‘Amigos prejudiced by charge’ — defence

2013-03-06 00:00

THE Prevention of Organised Crime Act (POCA) meets a vital public need by creating a law that can properly deal with the “cancer” of organised crime in this country.

And its terms have to be “wide” because organised crime can manifest itself in many different ways and forms, and the proceeds can be “salted away” through many different methods.

That is what the senior counsel for the prosecution, David Unterhalter, SC, said in reply to a high court application on behalf of the so-called “amigos” corruption trial accused Gaston Savoi, his company Intaka Holdings and co-accused Fernando Praderi, who claim sections of POCA are unconstitutional and should be struck down.

Of particular concern to the accused are the racketeering laws, which Savoi said in an affidavit were open to “personal and political manipulation”.

He referred to the withdrawal of charges against his former co-accused, MEC Mike Mabuyakhulu and KZN legislature speaker Peggy Nkonyeni, saying the KZN director of public prosecutions, Moipone Noko, had declined to elaborate on her decision to withdraw the charges.

All Noko said was that there was inadequate evidence against them.

Yet Savoi maintained that the evidence against the accused was still the same.

This issue was, however, not dealt with during the legal arguments presented before high court Judge Isaac Madondo yesterday by Gilbert Marcus, SC, and Kemp J Kemp, SC, representing the Savoi camp.

In his argument, Kemp said they want to highlight the fact that anyone charged with racketeering in terms of the act is prejudiced.

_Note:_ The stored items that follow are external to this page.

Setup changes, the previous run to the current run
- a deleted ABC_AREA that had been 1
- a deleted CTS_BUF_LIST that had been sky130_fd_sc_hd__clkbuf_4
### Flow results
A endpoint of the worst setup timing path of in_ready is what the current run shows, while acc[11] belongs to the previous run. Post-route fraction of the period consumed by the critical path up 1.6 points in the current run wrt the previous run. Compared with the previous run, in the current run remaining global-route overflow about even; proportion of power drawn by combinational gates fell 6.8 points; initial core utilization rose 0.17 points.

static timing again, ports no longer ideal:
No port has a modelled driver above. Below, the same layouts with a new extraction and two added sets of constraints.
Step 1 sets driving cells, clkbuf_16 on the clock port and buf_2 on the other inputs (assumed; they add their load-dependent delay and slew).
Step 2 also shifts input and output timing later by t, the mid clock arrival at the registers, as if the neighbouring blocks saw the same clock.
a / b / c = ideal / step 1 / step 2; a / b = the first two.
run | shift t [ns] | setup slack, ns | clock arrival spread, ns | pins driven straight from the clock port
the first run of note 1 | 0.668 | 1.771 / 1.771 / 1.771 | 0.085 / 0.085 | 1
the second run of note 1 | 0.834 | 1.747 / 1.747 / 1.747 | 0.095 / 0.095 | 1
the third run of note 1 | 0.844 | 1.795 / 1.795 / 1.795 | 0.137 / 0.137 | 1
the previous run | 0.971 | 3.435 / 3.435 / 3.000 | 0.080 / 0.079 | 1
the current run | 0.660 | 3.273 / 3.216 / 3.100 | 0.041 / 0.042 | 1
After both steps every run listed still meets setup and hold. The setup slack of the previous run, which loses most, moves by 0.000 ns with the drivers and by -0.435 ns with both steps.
What follows belongs to an exercise in optimizing a design on an open flow for small area, a short achievable clock period and few clock cycles per item; a production flow would make more cautious choices. Only simulation tests tie the RTL to the original design; equivalence was not proved.

## oak
// lbm_dsp
module lbm_dsp (
    input  wire         clk,
    input  wire         rst,
    input  wire         in_valid,
    output wire         in_ready,
    input  wire [1:0]   in_op,        
    input  wire         in_mode,      
    input  wire [7:0]   in_raw,       
    input  wire [159:0] in_audio,     
    output reg          out_valid,
    output reg  [6:0]   out_target,
    output wire [15:0]  out_vu,
    output wire [7:0]   out_r,
    output wire [7:0]   out_g,
    output wire [7:0]   out_b
);
clock: 70.0 ns
lec_check: 0
abc_area: 1
cap_margin: 20
core_margin: 2
core_utilization: 55
slew_margin: 20
standard.sh (not shown) runs the stock make flow with config.mk's settings and CLKGATE_MAP_FILE= SYNTH_SCRIPT=/design/flow/synth_recipe.tcl, a recipe that flattens the netlist after the stock synthesis.
==> flow/flow/run.sh <==
#!/bin/bash
# The standard layout (standard.sh), with three changes to how it is built:
#  - synthesis is the standard one (synth_recipe.tcl and ORFS's synth.tcl,
#    unchanged) except that ABC maps the logic with flow/abc_area.script, an
#    area-oriented &nf mapping, in place of ORFS's abc_area.script. ORFS's
#    scripts are copied to abc_scripts/ with that one file replaced, and
#    only the synth step is run with SCRIPTS_DIR pointing there. Flip-flops
#    are mapped by dfflibmap before ABC runs, so the registers are the
#    standard synthesis's;
#  - port buffers are sky130_fd_sc_hd__buf_1 (buffer_ports -buffer_cell)
#    instead of the cell buffer_ports picks by itself;
#  - clock tree synthesis adds no dummy loads and builds the tree of
#    sky130_fd_sc_hd__clkbuf_8 only.
# Every tool's output goes to the ORFS logs under orfs/logs; make's own
# output goes to synth.log and standard.log here.
set -euo pipefail
rm -rf abc_scripts
cp -r "$FLOW_HOME/scripts" abc_scripts
cp flow/abc_area.script abc_scripts/abc_area.script
export BUFFER_PORTS_ARGS="-buffer_cell sky130_fd_sc_hd__buf_1"
export CTS_ARGS="-sink_clustering_enable -repair_clock_nets -dont_use_dummy_load -buf_list sky130_fd_sc_hd__clkbuf_8"
SCRIPTS_DIR="$PWD/abc_scripts" bash standard.sh synth > synth.log 2>&1
bash standard.sh finish > standard.log 2>&1
==> flow/flow/abc_area.script <==
strash
&get -n
&dch -f
&nf -R 1000 -p -E 100
&put
oak: full flow OK, the timing, DRC and antenna checks passed
Testbench counts of oak, summed over its fixed seeds: cycles 16,016, items 16,000.
## Diff of input files: pine against oak
Settings: SLEW_MARGIN now 67, was 20.
==> flow/flow/abc_area.script <==
strash
&get -n
&dch -f
&nf -R 1000 -p
&put
==> comparison <==
pine vs oak: global-route wire length before repair up slightly
Taking pine as 1.0, oak lands at 0.933 on number of different library cells in the post-synthesis netlist.
pine reports a higher final standard cell utilization of the core than oak does.
In pine, the post-route clock period utilization came out 0.32 points below the value in oak.
pine: hold slack lower than oak
pine vs oak: worst setup slack for register-to-register paths up
pine ended up with a higher synthesized-area fraction occupied by ao, oa, aoi and oai cells than oak did.
Relative to pine, the following input files were edited for birch:
Settings: swapping 67 for 20 in SLEW_MARGIN.
==> flow/flow/run.sh <==
#!/bin/bash
# The standard layout, with two changes to how it is built:
#  - port buffers are sky130_fd_sc_hd__buf_1 (buffer_ports -buffer_cell)
#    instead of the cell buffer_ports picks by itself;
#  - clock tree synthesis adds no dummy loads and builds the tree of
#    sky130_fd_sc_hd__clkbuf_8 only.
# Every tool's output goes to the ORFS logs under orfs/logs; make's own
# output goes to standard.log here.
set -euo pipefail
export BUFFER_PORTS_ARGS="-buffer_cell sky130_fd_sc_hd__buf_1"
export CTS_ARGS="-sink_clustering_enable -repair_clock_nets -dont_use_dummy_load -buf_list sky130_fd_sc_hd__clkbuf_8"
bash standard.sh finish > standard.log 2>&1
removed: flow/flow/abc_area.script
Results
birch vs pine — synthesized cell count climbed by more than a quarter. Per the comparison of birch with pine, number of cells traversed by the worst register-to-register path went up about 18%, xor-xnor portion of the synthesized cell area went down 2.4 points. Going from pine to birch, multi-input combinational cell count grows by 242. Relative to pine, the number of placed cells counting well taps measured on birch has increased by more than a quarter. The run showing the greater final core utilization is pine. For the routing usage on met1, birch came in 3.1 points lower than pine did. [birch] post-synth design cell area rose about 17% relative to pine.
What maple does differently from birch at the input level:
==> flow/flow/run.sh <==
#!/bin/bash
# The standard layout (standard.sh), with three changes to how it is built:
#  - synthesis is the standard one (synth_recipe.tcl and ORFS's synth.tcl,
#    unchanged) except that ABC maps the logic with flow/abc_area.script, an
#    area-oriented &nf mapping, in place of ORFS's abc_area.script. ORFS's
#    scripts are copied to abc_scripts/ with that one file replaced, and
#    only the synth step is run with SCRIPTS_DIR pointing there. Flip-flops
#    are mapped by dfflibmap before ABC runs, so the registers are the
#    standard synthesis's;
#  - port buffers are sky130_fd_sc_hd__buf_1 (buffer_ports -buffer_cell)
#    instead of the cell buffer_ports picks by itself;
#  - clock tree synthesis adds no dummy loads and builds the tree of
#    sky130_fd_sc_hd__clkbuf_8 only.
# Every tool's output goes to the ORFS logs under orfs/logs; make's own
# output goes to synth.log and standard.log here.
set -euo pipefail
rm -rf abc_scripts
cp -r "$FLOW_HOME/scripts" abc_scripts
cp flow/abc_area.script abc_scripts/abc_area.script
export BUFFER_PORTS_ARGS="-buffer_cell sky130_fd_sc_hd__buf_1"
export SETUP_SLACK_MARGIN=54.4
export CTS_ARGS="-sink_clustering_enable -repair_clock_nets -dont_use_dummy_load -buf_list sky130_fd_sc_hd__clkbuf_8"
SCRIPTS_DIR="$PWD/abc_scripts" bash standard.sh synth > synth.log 2>&1
bash standard.sh finish > standard.log 2>&1
==> flow/flow/abc_area.script (new file) <==
strash
&get -n
&dch -f
&nf -R 1000 -p
&put
- Changes observed in maple relative to birch: placeable core region decreased about 15%, fraction of layout cells with a size suffix above 1 decreased 0.89 points, adder-cell share of the synthesized area increased 0.88 points.

---

lbm_dsp, a different RTL version from the one above (not shown whole).
Size: ~160 flip-flops.
==> flow/config.mk <==
export PLATFORM = sky130hd
export DESIGN_NAME = lbm_dsp
export DESIGN_NICKNAME = lbm_dsp
export VERILOG_FILES = /design/flow/design.v
export SDC_FILE = /design/flow/constraint.sdc
export NUM_CORES = 4
export LEC_CHECK = 0
export ABC_AREA = 1
export CAP_MARGIN = 20
export CORE_MARGIN = 2
export CORE_UTILIZATION = 55
export SLEW_MARGIN = 20
==> flow/constraint.sdc <==
create_clock -name core_clock -period 70.0 [get_ports {clk}]
set_input_delay 14.0000 -clock core_clock [delete_from_list [all_inputs] [get_ports {clk}]]
set_output_delay 14.0000 -clock core_clock [all_outputs]
set_load 0.01 [all_outputs]
==> flow/flow/run.sh <==
#!/bin/bash
# The standard layout, with two changes to how it is built:
#  - port buffers are sky130_fd_sc_hd__buf_1 (buffer_ports -buffer_cell)
#    instead of the cell buffer_ports picks by itself;
#  - clock tree synthesis adds no dummy loads and builds the tree of
#    sky130_fd_sc_hd__clkbuf_8 only.
# Every tool's output goes to the ORFS logs under orfs/logs; make's own
# output goes to standard.log here.
set -euo pipefail
export BUFFER_PORTS_ARGS="-buffer_cell sky130_fd_sc_hd__buf_1"
export CTS_ARGS="-sink_clustering_enable -repair_clock_nets -dont_use_dummy_load -buf_list sky130_fd_sc_hd__clkbuf_8"
bash standard.sh finish > standard.log 2>&1
The baseline finished clean.
Testbench counts at the start, summed over its fixed seeds: cycles 16,016, items 16,000.
==> next run, changes <==
--- a/flow/flow/run.sh
+++ b/flow/flow/run.sh
@@ -2 +2,8 @@
-# The standard layout, with two changes to how it is built:
+# The standard layout (standard.sh), with three changes to how it is built:
+#  - synthesis is the standard one (synth_recipe.tcl and ORFS's synth.tcl,
+#    unchanged) except that ABC maps the logic with flow/abc_area.script, an
+#    area-oriented &nf mapping, in place of ORFS's abc_area.script. ORFS's
+#    scripts are copied to abc_scripts/ with that one file replaced, and
+#    only the synth step is run with SCRIPTS_DIR pointing there. Flip-flops
+#    are mapped by dfflibmap before ABC runs, so the registers are the
+#    standard synthesis's;
@@ -8 +15 @@
-# output goes to standard.log here.
+# output goes to synth.log and standard.log here.
@@ -9,0 +17,3 @@
+rm -rf abc_scripts
+cp -r "$FLOW_HOME/scripts" abc_scripts
+cp flow/abc_area.script abc_scripts/abc_area.script
@@ -11,0 +22 @@
+SCRIPTS_DIR="$PWD/abc_scripts" bash standard.sh synth > synth.log 2>&1
==> flow/flow/abc_area.script (new file) <==
strash
&get -n
&dch -f
&nf -R 1000 -p
&put
After rerunning: Maximum frequency drops by 0.68%. Design area decreases by 9.1%. Wire length came out lower by about 12%.

---

the baseline:
lbm_dsp, a different RTL version from the one above (not shown whole).
Size in the first run: about 1800 cells after synthesis, roughly 220 I/O pins, ~13000 um^2 of cells after synthesis.
Settings: LEC_CHECK=0, ABC_AREA=1, CAP_MARGIN=20, CORE_MARGIN=2, CORE_UTILIZATION=40, SLEW_MARGIN=20; clock period 70.0 ns.
==> flow/flow/run.sh <==
#!/bin/bash
# The standard layout, with two changes to how it is built:
#  - port buffers are sky130_fd_sc_hd__buf_1 (buffer_ports -buffer_cell)
#    instead of the cell buffer_ports picks by itself;
#  - clock tree synthesis adds no dummy loads.
# Every tool's output goes to the ORFS logs under orfs/logs; make's own
# output goes to standard.log here.
set -euo pipefail
export BUFFER_PORTS_ARGS="-buffer_cell sky130_fd_sc_hd__buf_1"
export CTS_ARGS="-sink_clustering_enable -repair_clock_nets -dont_use_dummy_load"
bash standard.sh finish > standard.log 2>&1
Testbench counts of the baseline, summed over its fixed seeds: cycles 16,024, items 16,000.
Changes in the candidate relative to the baseline:
==> flow/run.sh (new file) <==
#!/bin/bash
# synth_recipe.tcl (not shown) runs the flow's synth.tcl, then flattens the netlist and writes it again
# the make line also repeats each setting of config.mk as NAME=value (left out here)
make -C /OpenROAD-flow-scripts/flow DESIGN_CONFIG=/design/flow/config.mk WORK_HOME=/design/flow/orfs CLKGATE_MAP_FILE= SYNTH_SCRIPT=/design/flow/synth_recipe.tcl finish
removed: flow/flow/run.sh
removed: flow/standard.sh
==> summary.txt <==
- Of the candidate and the baseline, it is the candidate that has the lower fraction of met3 tracks used by global routing.
- Going from the baseline to the candidate, worst hold slack now larger.
- The candidate | stages: all done | timing, DRC, antenna: all pass
- Looking at cell with the largest stage delay on the worst path, the sky130_fd_sc_hd__buf_1 result is from the baseline; the sky130_fd_sc_hd__clkdlybuf4s50_1 one comes from the candidate.
- Summary — mean number of vias per cell, the candidate relative to the baseline: lower, by about 1.2%.
- Least setup slack across all paths after layout: the candidate lower than the baseline
- The worst setup path endpoint comes out c_pair[60] in one run and c_pair[61] in the other, namely in the candidate and the baseline respectively.
- When the final numbers for the candidate and the baseline were put side by side, the final period demand of the worst path turned out to be smaller in the baseline.

==> re-timing with driven ports <==
The flow's constraints put no driver on any port. The routed layouts listed below were extracted and timed again, unchanged, in two steps.
Step 1 (the two cells are an assumption about what drives the block):
set clk [get_ports {clk}]
set_driving_cell -lib_cell sky130_fd_sc_hd__clkbuf_16 $clk
set_driving_cell -lib_cell sky130_fd_sc_hd__buf_2 [delete_from_list [all_inputs] $clk]
Step 2 adds t to the input delays and takes it off the output delays; t is the mean of the earliest and latest rising clock arrival at the registers after step 1. Input paths then give back, and output paths get back, about the clock's delay inside the block.
Three values: ideal, step 1, step 2; two values: the first two.
run | t, ns | slack for setup (ns) | clock arrival spread, ns | worst data-port slew with drivers (ns)
oak | 0.482 | 53.972 / 53.985 / 53.504 | 0.030 / 0.031 | 0.04
pine | 0.493 | 54.198 / 54.217 / 53.724 | 0.031 / 0.031 | 0.05
birch | 0.489 | 54.141 / 54.159 / 53.669 | 0.022 / 0.021 | 0.07
maple | 0.485 | 54.485 / 54.510 / 54.024 | 0.023 / 0.023 | 0.05
the first run of note 2 | 0.488 | 54.009 / 54.018 / 53.530 | 0.026 / 0.026 | 0.06
the second run of note 2 | 0.490 | 53.899 / 53.918 / 53.427 | 0.024 / 0.023 | 0.04
the baseline | 0.475 | 54.302 / 54.297 / 53.823 | 0.025 / 0.025 | 0.07
the candidate | 0.481 | 53.961 / 53.952 / 53.471 | 0.015 / 0.015 | 0.09
After both steps setup and hold are still met in every run listed. The setup slack of the candidate, which loses most, moves by -0.009 ns with the drivers and by -0.490 ns with both steps.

The prejudice runs from the “beginning to the end” of a case from the time an accused person applies for bail, because they face a “completely different scenario” from an accused who is not charged with racketeering.

He cited as an example of possible prejudice the fact that three attorneys (who “fortunately” were among those against whom the state withdrew charges in the amigos case) could have found themselves drawn into a trial which was likely to “last years”, even though their alleged links to the offences were minor.

This was because the racketeering provisions were so wide, said Kemp.

Marcus said because the accused are charged under POCA, they face extremely severe consequences that can include life imprisonment or a fine of R1 billion if they are convicted.

He disputed the state’s contention that the constitutional challenge was “premature” or “abstract”, saying there was no better time since their complaint was “about pretrial prosecutorial abuse”.

He said if the court finds that the concepts of “enterprise” and “pattern of racketeering activity” (with which the accused are charged) are “vague, over broad and unconstitutional”, as the defence maintains they are, they should be struck down.

Currently, 11 accused (including Savoi) remain on trial in the “amigos” case. The numbers having dwindled from the initial 23, and the state has prepared a new indictment.

The accused face charges of racketeering, corruption and fraud relating to the supply of water purification and oxygen plants to the KZN health and local government departments.

The state claims Savoi and Intaka won the tenders by corrupt means.

Judge Madondo has reserved judgment on the application.

Legal sources say whatever the outcome of the application, the issue is likely to end up before the Constitutional Court.